* GOAL OF THE EXERCISE
Using the material below, print the line that contains "set db [ord::get_db]", the line that contains "export SDC_FILE = /design/flow/constraint.sdc", and every line in between, exactly and nothing else.

#### RECORD SET ####

Context: an optimization exercise on an open-source flow, tuned for small area, a short achievable clock period and few clock cycles. The choices shown serve that exercise and are no tape-out recipe.
The RTL was checked by simulation tests, not by an equivalence proof against the original design.
Power is estimated from default activity; no workload was simulated.

==> job 7588: inputs <==
// crc_block
module crc_block (
    input  wire        clk,
    input  wire        rst_n,
    input  wire        bus_valid,
    input  wire        bus_write,
    input  wire [11:0] bus_addr,
    input  wire [1:0]  bus_size,
    input  wire [31:0] bus_wdata,
    output wire        bus_ready,
    output reg         bus_rvalid,
    output wire [31:0] bus_rdata,
    output wire        irq_crc
);
make LEC_CHECK=0 CAP_MARGIN=30 CORE_MARGIN=2 CORE_UTILIZATION=50 PLACE_DENSITY=0.6 SLEW_MARGIN=40 finish   # period 14.0 ns
run.sh (not shown) runs the stock make flow with config.mk's settings and CLKGATE_MAP_FILE= SYNTH_SCRIPT=/design/flow/synth_recipe.tcl, a recipe that flattens the netlist after the stock synthesis.
==> job 7444 (differences from job 7588) <==
--- a/flow/design.v
+++ b/flow/design.v
@@ -649,36 +649,41 @@
     reg         p_n1, p_n2, p_n4;      
     reg         p_sel_ok;    
     reg         p_cfg_ok;    
     reg         p_z8, p_z16, p_z32;    
     reg         p_wd;        
     reg  [3:0]  p_clr;       
-    reg         p_gv;        
+    reg         p_wd1, p_wd2, p_wd4;   
     always @(posedge clk) begin
         p_dec    <= dec;
         p_wdata  <= bus_wdata;
         p_n1     <= bus_size == 2'd0;
         p_n2     <= bus_size == 2'd1;
         p_n4     <= bus_size[1];
         p_sel_ok <= bus_wdata[31:2] == 30'd0;
         p_cfg_ok <= bus_wdata[2:0] <= 3'd4;
         p_z8     <= bus_wdata[31:8] == 24'd0;
         p_z16    <= bus_wdata[31:16] == 16'd0;
         p_z32    <= bus_wdata == 32'd0;
-        p_gv     <= dec[8] || dec[10];
         if (!rst_n) begin
             p_wr       <= 1'b0;
             p_wd       <= 1'b0;
+            p_wd1      <= 1'b0;
+            p_wd2      <= 1'b0;
+            p_wd4      <= 1'b0;
             p_clr      <= 4'd0;
             p_nrd      <= 1'b1;
             p_half     <= 1'b0;
             ready_q    <= 1'b1;
             bus_rvalid <= 1'b0;
         end else begin
             p_wr       <= take && bus_write;
             p_wd       <= take && bus_write && dec[7];
+            p_wd1      <= take && bus_write && dec[7] && bus_size == 2'd0;
+            p_wd2      <= take && bus_write && dec[7] && bus_size == 2'd1;
+            p_wd4      <= take && bus_write && dec[7] && bus_size[1];
             p_clr      <= (take && bus_write && dec[2]) ? bus_wdata[3:0] : 4'd0;
             p_nrd      <= !(take && !bus_write);
             p_half     <= take && bus_write && dec[7] && bus_size == 2'd1;
             ready_q    <= !(take && bus_write && dec[7] && bus_size == 2'd1);
             bus_rvalid <= take && !bus_write;
         end
@@ -733,13 +738,15 @@
     reg  [23:0] a_cnt;
     reg  [63:0] a_val;           
     reg  [4:0]  f_rv;    
     reg  [3:0]  f_xm;    
     reg         f_chz;   
     reg         f_nrf;   
-    reg         f_eq1, f_eq2, f_eq4;   
+    reg         f_e1, f_e2, f_e4;      
+    reg  [4:0]  q_rv;    
+    reg  [2:0]  q_xr;    
     wire        s_xo [0:2], s_io [0:2], s_rf [0:2], s_en [0:2];
     wire [2:0]  s_poly [0:2], s_act [0:2];
     wire [31:0] s_ctx [0:2], s_stg [0:2];
     wire [23:0] s_cnt [0:2];
     wire [63:0] s_val [0:2];
     wire a8  = (a_act == 3'd0);
@@ -768,17 +775,16 @@
         .y4_0(y4_0), .y4_1(y4_1), .y4_2(y4_2), .y4_3(y4_3), .y4_4(y4_4),
         .y1_0(y1_0), .y1_1(y1_1), .y1_2(y1_2), .y1_3(y1_3), .y1_4(y1_4)
     );
     wire        c_lt   = f_chz && ((p_n1 && a_cnt[2:0] == 3'd0) ||
                                    (p_n2 && a_cnt[2:1] == 2'd0) ||
                                    (p_n4 && a_cnt[2] == 1'b0));
-    wire        c_eq   = (p_n1 && f_eq1) || (p_n2 && f_eq2) || (p_n4 && f_eq4);
     wire [2:0]  nbytes    = p_n1 ? 3'd1 : p_n2 ? 3'd2 : 3'd4;
     wire        data_over = a_en && c_lt;
     wire        data_ok   = w_data && !data_over;
-    wire        done_set  = w_data && a_en && c_eq;
+    wire        done_set  = (p_wd1 && f_e1) || (p_wd2 && f_e2) || (p_wd4 && f_e4);
     wire        fold_now  = rst_n && (data_ok || pend);
     wire        word      = !pend && p_n4;
     wire [4:0]  pa = {a_act == 3'd4, a_act == 3'd3, a_act == 3'd2, a_act == 3'd1, a_act == 3'd0};
     wire [4:0]  s4 = pa & {5{fold_now &&  word}};
     wire [4:0]  s1 = pa & {5{fold_now && !word}};
     wire [63:0] folded =
@@ -851,23 +857,27 @@
         end
     end
     wire n8  = (n_act == 3'd0);
     wire n16 = (n_act == 3'd1);
     wire n32 = (n_act == 3'd2) || (n_act == 3'd3);
     wire n64 = n_act[2];
+    wire [4:0] f_rv_n = {!n_rf && n64, !n_rf && n32, !n_rf && n16, !n_rf && n8, n_rf};
+    wire [3:0] f_xm_n = {n_xo && n64, n_xo && (n32 || n64), n_xo && !n8, n_xo};
     always @(posedge clk) begin
         {a_xo, a_io, a_rf, a_poly, a_act, a_ctx, a_en, a_cnt, a_stg} <=
             {n_xo, n_io, n_rf, n_poly, n_act, n_ctx, n_en, n_cnt, n_stg};
         a_val <= fold_now ? folded : n_val;
-        f_rv  <= {!n_rf && n64, !n_rf && n32, !n_rf && n16, !n_rf && n8, n_rf};
-        f_xm  <= {n_xo && n64, n_xo && (n32 || n64), n_xo && !n8, n_xo};
+        f_rv  <= f_rv_n;
+        f_xm  <= f_xm_n;
+        q_rv  <= f_rv_n & {5{take && !bus_write && (dec[8] || dec[10])}};
+        q_xr  <= f_xm_n[2:0] & {3{take && !bus_write && dec[10]}};
         f_chz <= n_cnt[23:3] == 21'd0;
         f_nrf <= !n_rf;
-        f_eq1 <= n_cnt == 24'd1;
-        f_eq2 <= n_cnt == 24'd2;
-        f_eq4 <= n_cnt == 24'd4;
+        f_e1  <= n_en && n_cnt == 24'd1;
+        f_e2  <= n_en && n_cnt == 24'd2;
+        f_e4  <= n_en && n_cnt == 24'd4;
     end
     genvar g;
     generate
         for (g = 0; g < 3; g = g + 1) begin : g_slot
             reg        xo, io, rf, en;
             reg [2:0]  poly, act;
@@ -923,22 +933,22 @@
             if (r_rlo)
                 res_hi_copy <= res_true[63:32];
             pend      <= data_ok && p_n2;
             pend_byte <= p_wdata[15:8];
         end
     end
-    wire [4:0]  c_rv = f_rv & {5{p_gv}};
+    wire [4:0]  c_rv = q_rv;
     reg  [31:0] rd_val, rd_xor;
     always @* begin
         for (b = 0; b < 32; b = b + 1) begin
             rd_val[b] = (c_rv[0] & a_val[b]) |
                         (b < 8  ? c_rv[1] & a_val[7-b]  : 1'b0) |
                         (b < 16 ? c_rv[2] & a_val[15-b] : 1'b0) |
                         (c_rv[3] & a_val[31-b]) |
                         (c_rv[4] & a_val[63-b]);
-            rd_xor[b] = p_dec[10] & (b < 8 ? f_xm[0] : b < 16 ? f_xm[1] : f_xm[2]);
+            rd_xor[b] = b < 8 ? q_xr[0] : b < 16 ? q_xr[1] : q_xr[2];
         end
     end
     assign bus_rdata = rd_xor ^ (
         rd_val |
         ({32{p_dec[0]}}  & {30'd0, sel}) |
         ({32{p_dec[1]}}  & {31'd0, err_range}) |
==> qor.yml <==
cells_and_area:
  final_area_um2: 57900
  fin_util_pct: 55.9
  final_cells: 7376
sta:
  max_freq_mhz: 154
  relSlewSlack_pct: 31.5
  hold_slack_ps: 463
pwr:
  intPower_mw: 5.58
synth:
  synth_area_leaders: "dfxtp_1, xnor2_1, nand2_1, a21boi_0, xor2_1"
  synth_commonest_cells: "nand2_1, xnor2_1, dfxtp_1"
  syn-cell-area_um2: 52200
status:
  status: "timing/DRC/antenna clean"
global_route:
  grt_max_degree: 250
Source of the figures above: job 7588
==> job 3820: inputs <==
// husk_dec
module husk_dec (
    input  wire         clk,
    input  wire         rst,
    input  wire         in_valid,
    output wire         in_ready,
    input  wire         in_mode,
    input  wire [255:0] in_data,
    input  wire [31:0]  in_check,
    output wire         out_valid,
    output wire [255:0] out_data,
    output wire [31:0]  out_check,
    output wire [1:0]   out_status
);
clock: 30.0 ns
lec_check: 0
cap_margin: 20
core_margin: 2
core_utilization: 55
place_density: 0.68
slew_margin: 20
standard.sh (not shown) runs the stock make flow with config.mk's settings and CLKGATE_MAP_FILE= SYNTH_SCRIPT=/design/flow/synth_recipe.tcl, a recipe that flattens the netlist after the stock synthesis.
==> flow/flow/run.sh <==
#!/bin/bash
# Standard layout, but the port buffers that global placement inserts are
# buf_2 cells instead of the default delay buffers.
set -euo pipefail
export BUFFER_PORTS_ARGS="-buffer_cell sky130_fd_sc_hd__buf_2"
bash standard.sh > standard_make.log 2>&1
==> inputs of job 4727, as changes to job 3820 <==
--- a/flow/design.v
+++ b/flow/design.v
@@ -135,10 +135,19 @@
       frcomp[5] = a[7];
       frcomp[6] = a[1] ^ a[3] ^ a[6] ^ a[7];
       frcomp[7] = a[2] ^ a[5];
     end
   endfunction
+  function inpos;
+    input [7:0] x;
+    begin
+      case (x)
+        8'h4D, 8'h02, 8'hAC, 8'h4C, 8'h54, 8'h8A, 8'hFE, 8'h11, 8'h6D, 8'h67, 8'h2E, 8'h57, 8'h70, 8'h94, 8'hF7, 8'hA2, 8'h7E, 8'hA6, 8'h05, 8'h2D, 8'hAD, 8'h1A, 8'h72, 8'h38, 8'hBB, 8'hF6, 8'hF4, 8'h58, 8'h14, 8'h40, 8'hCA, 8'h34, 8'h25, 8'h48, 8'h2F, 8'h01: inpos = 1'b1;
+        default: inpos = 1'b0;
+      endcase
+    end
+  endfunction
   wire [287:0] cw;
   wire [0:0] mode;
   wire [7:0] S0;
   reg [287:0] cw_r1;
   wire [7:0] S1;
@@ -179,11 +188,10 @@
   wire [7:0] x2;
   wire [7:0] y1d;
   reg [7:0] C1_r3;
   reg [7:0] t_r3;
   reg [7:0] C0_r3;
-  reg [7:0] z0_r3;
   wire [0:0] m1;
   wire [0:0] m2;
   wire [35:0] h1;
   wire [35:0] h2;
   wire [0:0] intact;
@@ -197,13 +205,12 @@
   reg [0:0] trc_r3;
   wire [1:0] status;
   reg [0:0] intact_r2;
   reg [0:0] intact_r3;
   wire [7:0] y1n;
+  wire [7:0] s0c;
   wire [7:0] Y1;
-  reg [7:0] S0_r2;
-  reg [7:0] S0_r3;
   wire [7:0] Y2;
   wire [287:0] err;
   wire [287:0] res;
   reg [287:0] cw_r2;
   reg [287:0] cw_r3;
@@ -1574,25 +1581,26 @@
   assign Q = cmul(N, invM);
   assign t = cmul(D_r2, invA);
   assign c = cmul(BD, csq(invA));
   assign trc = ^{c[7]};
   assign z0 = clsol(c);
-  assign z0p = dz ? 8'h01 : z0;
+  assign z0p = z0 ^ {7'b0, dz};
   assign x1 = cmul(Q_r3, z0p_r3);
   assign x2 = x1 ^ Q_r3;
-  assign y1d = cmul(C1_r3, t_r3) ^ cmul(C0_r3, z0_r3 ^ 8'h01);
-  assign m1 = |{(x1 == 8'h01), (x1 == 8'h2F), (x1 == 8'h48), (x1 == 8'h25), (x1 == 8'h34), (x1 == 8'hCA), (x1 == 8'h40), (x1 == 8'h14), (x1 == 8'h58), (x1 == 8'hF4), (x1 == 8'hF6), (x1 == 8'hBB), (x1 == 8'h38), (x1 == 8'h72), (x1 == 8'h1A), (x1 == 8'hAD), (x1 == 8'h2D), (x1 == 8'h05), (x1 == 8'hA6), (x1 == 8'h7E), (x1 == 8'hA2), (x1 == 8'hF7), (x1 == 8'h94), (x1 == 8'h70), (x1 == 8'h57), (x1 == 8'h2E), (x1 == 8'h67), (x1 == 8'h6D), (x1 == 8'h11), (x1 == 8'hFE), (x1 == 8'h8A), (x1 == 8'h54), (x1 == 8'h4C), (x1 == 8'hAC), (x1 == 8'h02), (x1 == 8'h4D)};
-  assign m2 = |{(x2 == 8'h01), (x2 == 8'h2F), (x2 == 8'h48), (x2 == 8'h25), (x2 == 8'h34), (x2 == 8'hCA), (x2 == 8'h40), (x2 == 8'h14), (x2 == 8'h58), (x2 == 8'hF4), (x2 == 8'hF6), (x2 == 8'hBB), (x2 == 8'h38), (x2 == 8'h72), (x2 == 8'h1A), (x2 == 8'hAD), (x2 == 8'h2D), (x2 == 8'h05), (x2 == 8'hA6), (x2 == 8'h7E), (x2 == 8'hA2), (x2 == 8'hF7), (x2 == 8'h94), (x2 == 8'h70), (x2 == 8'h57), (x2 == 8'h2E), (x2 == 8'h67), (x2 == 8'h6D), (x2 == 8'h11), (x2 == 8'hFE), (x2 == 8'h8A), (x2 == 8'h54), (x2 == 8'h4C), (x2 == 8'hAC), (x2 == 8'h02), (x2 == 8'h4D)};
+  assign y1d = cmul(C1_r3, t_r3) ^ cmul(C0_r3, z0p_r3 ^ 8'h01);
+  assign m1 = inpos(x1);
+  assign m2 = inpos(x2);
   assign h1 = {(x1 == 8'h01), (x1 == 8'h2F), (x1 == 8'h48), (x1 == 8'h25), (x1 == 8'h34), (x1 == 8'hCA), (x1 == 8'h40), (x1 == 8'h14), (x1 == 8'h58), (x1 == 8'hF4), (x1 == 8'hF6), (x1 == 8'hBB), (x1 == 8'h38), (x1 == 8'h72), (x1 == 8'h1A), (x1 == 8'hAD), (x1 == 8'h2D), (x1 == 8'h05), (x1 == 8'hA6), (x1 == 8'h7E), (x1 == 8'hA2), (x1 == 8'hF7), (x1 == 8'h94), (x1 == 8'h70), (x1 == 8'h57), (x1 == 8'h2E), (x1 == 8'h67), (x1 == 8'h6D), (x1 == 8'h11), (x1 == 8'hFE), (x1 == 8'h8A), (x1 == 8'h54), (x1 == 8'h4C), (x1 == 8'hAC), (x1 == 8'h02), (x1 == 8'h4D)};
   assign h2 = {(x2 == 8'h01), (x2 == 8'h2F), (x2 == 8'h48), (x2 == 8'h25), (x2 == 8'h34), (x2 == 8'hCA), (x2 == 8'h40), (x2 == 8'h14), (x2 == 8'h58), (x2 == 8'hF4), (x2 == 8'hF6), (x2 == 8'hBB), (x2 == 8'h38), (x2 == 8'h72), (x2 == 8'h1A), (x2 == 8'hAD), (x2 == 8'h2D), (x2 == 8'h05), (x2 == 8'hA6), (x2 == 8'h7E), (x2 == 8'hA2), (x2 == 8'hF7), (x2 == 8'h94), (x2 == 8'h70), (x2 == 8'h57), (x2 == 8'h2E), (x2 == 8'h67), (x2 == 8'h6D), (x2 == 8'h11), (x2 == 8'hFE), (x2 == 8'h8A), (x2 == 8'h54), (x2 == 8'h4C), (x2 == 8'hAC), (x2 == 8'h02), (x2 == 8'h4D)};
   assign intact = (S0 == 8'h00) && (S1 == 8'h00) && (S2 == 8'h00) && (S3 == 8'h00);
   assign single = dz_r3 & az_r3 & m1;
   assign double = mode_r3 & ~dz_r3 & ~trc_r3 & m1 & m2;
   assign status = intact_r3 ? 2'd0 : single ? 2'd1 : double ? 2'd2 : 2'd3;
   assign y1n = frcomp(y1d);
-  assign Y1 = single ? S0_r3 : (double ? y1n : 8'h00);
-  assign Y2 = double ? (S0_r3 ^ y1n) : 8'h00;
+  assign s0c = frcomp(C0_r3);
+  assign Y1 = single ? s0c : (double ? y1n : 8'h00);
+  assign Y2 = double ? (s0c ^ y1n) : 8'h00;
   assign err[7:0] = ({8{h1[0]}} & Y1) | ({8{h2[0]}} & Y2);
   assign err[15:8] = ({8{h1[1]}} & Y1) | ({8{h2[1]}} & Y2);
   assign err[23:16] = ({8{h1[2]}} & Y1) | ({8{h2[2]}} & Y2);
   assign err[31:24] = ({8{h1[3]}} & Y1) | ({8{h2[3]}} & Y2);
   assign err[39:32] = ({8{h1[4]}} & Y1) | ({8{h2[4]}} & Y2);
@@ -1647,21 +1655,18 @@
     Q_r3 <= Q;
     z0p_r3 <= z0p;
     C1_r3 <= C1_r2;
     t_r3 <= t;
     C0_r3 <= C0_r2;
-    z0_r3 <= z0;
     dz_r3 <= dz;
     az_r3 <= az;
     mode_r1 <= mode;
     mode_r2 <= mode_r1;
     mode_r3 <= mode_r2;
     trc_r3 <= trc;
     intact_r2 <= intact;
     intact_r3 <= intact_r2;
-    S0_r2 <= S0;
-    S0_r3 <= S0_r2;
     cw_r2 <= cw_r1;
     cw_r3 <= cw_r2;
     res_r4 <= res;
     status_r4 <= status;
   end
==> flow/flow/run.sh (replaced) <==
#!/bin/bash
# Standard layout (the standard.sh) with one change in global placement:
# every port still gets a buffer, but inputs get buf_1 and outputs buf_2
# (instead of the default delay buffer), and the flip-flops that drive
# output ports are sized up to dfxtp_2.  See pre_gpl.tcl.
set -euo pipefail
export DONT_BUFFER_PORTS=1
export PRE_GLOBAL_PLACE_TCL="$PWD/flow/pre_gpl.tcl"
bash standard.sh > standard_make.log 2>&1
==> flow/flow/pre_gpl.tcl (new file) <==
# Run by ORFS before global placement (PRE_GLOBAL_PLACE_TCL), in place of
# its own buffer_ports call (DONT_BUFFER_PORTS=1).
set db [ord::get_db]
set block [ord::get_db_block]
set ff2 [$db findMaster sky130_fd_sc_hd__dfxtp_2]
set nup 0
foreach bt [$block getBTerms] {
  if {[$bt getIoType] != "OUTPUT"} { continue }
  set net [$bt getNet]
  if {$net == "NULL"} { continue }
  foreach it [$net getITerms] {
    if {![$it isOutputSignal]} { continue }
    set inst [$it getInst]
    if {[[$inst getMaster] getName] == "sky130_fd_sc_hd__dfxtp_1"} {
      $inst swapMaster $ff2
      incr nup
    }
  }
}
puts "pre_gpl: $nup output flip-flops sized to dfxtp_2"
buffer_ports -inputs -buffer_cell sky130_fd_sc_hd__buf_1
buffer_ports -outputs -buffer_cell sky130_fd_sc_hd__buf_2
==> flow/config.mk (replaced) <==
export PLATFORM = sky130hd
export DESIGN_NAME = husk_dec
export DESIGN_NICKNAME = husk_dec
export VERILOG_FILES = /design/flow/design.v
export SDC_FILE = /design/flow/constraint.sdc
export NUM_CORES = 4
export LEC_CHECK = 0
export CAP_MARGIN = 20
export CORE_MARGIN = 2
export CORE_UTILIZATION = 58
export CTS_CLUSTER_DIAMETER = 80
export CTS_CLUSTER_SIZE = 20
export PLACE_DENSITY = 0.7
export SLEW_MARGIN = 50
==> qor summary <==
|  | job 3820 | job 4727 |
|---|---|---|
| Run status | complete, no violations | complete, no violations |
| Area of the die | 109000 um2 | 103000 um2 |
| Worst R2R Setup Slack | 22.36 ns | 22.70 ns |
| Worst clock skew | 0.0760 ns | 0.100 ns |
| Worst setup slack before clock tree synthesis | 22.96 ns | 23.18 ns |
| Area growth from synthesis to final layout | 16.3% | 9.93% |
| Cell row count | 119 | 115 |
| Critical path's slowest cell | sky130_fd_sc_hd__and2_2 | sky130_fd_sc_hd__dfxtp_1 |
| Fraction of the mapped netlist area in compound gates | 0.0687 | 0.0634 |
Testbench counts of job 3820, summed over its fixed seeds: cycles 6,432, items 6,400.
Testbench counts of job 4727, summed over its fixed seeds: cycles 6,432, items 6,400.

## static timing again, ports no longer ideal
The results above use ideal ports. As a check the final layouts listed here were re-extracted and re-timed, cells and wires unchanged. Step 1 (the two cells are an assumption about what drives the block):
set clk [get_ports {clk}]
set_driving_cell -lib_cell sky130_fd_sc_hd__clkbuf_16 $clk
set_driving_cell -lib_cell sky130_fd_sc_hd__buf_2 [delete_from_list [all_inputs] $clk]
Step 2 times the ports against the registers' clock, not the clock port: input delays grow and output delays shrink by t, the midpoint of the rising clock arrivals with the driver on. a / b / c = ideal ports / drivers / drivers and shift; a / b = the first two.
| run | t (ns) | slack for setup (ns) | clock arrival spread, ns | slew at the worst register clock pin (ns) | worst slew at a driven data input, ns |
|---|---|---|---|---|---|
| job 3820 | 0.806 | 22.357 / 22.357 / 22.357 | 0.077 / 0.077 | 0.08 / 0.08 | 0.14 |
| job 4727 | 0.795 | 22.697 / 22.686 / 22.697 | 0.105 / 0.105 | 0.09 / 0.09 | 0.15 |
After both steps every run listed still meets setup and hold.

####

* SOLUTION TO THIS PROBLEM
set db [ord::get_db]
set block [ord::get_db_block]
set ff2 [$db findMaster sky130_fd_sc_hd__dfxtp_2]
set nup 0
foreach bt [$block getBTerms] {
  if {[$bt getIoType] != "OUTPUT"} { continue }
  set net [$bt getNet]
  if {$net == "NULL"} { continue }
  foreach it [$net getITerms] {
    if {![$it isOutputSignal]} { continue }
    set inst [$it getInst]
    if {[[$inst getMaster] getName] == "sky130_fd_sc_hd__dfxtp_1"} {
      $inst swapMaster $ff2
      incr nup
    }
  }
}
puts "pre_gpl: $nup output flip-flops sized to dfxtp_2"
buffer_ports -inputs -buffer_cell sky130_fd_sc_hd__buf_1
buffer_ports -outputs -buffer_cell sky130_fd_sc_hd__buf_2
==> flow/config.mk (replaced) <==
export PLATFORM = sky130hd
export DESIGN_NAME = husk_dec
export DESIGN_NICKNAME = husk_dec
export VERILOG_FILES = /design/flow/design.v
export SDC_FILE = /design/flow/constraint.sdc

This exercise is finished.